Nottingham City Council’s Deputy Leader, Councillor Graham Chapman, said: “Councils have already borne the brunt of the Government’s austerity measures and after implementing four painful years of savings, we’re now squeezing the last drops of efficiencies from services.
“This is the hardest budget yet and so we are taking the time we need to make the right decisions and trying to protect as much as possible those services that provide a safety net for vulnerable people.

“We face a triple whammy of £60m more cuts in Government grant to come over the next three years, rising demands on our services, and being hit harder than cities with leafy suburbs in the affluent south. This means we’re on the brink of fundamentally undermining or losing vital services which will cause significant suffering to the many people who rely on them.”

The council is continuing to do what it can to protect services, including:

· Children’s centres

· Keeping crime and anti-social behaviour down

· Keeping Nottingham as the cleanest city in the country

· Weekly bin collections

· Services to protect children and vulnerable adults.
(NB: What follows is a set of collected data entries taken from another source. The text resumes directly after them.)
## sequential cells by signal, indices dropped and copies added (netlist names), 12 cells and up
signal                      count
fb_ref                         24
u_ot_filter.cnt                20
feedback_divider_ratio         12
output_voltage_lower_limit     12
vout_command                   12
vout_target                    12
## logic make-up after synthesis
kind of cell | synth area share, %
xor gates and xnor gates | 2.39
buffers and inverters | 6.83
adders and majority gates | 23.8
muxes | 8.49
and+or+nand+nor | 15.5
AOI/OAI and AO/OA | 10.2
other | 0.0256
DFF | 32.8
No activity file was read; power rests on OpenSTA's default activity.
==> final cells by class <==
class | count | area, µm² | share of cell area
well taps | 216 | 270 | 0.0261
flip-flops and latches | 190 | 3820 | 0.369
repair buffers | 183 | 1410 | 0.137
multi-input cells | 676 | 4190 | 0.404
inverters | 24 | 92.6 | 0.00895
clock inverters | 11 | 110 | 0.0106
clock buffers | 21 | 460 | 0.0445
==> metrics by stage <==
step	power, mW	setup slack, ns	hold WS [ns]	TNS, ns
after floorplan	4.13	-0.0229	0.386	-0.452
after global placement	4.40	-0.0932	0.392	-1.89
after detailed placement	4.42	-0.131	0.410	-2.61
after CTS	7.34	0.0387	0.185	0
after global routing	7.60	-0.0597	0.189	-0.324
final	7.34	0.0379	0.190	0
$ cat src/hdl/psoc_dec_if.sv
// Purpose: Carries state and configuration to the output decoder
// Assumes: One clock domain
// Notes: Decoder result flows back registered
`timescale 1ns/1ns
interface psoc_dec_if;
    psoc_pkg::psoc_state_t state;
    logic [7:0] norm_cfg;
    logic [7:0] sleep_cfg;
    logic stepup_need;
    logic core_sel;
    psoc_pkg::psoc_out_t outs;
    modport ctrl (output state, output norm_cfg, output sleep_cfg, output stepup_need,
        output core_sel, input outs);
    modport dec (input state, input norm_cfg, input sleep_cfg, input stepup_need,
        input core_sel, output outs);
endinterface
As part of the draft budget proposals and in order to try to protect vital services, the council is:

· Bringing in £9.5m in additional income

· Making more efficiencies and doing some things differently, saving £8m

· Reducing demand and reviewing the way we commission some of our services, saving £2m.

However, to balance the 2015/16 budget, hard decisions have had to be taken about some services the council provides. These include:

· Reviewing charges for Adult Social Care – Introducing an average contribution of £20 a week for around 250 citizens receiving Care, Support and Enablement services

· Increasing Fees and Charges Review of charges for Adult Social Care Proposals: Day Care from £5 to £12 per day, transport to Day Centres from £5 to £8 per return journey, Jack Dawe from £17.50 to £22.50 per hour

· Reducing case management capacity in the Youth Offending Team

· Removing vacant posts in Youth Provision

· Reviewing Sports and Culture fees and charges

· Increasing cost of school meals from £1.75 to £1.80 per meal

· Changing day centre and residential care provision

· Children’s Centres – Expanding opportunities for schools to use children centre buildings, while maintaining Children’s Centre services to the community

· Rationalisation of Tourist Information Centre provision.

The service cuts will mean a reduction in the council workforce of 240. Council Tax is proposed to increase by 1.95%.

A report to the council’s Executive Board on Tuesday December 16th sets out the progress on the 2015/16 budget so far. The Government’s financial settlements for councils are expected later this month, and work will continue on the remaining £5.3m of savings proposals ahead of the formal budget consultation in January.

In the meantime, people have the opportunity to give their views on the budget proposals so far and to continue to provide any suggestions on how to make further savings, through the Your City Your Services process, and at consultation meetings in January.

People can comment on the draft budget proposals from now until just before the budget is approved at the full council meeting on March 9th 2015.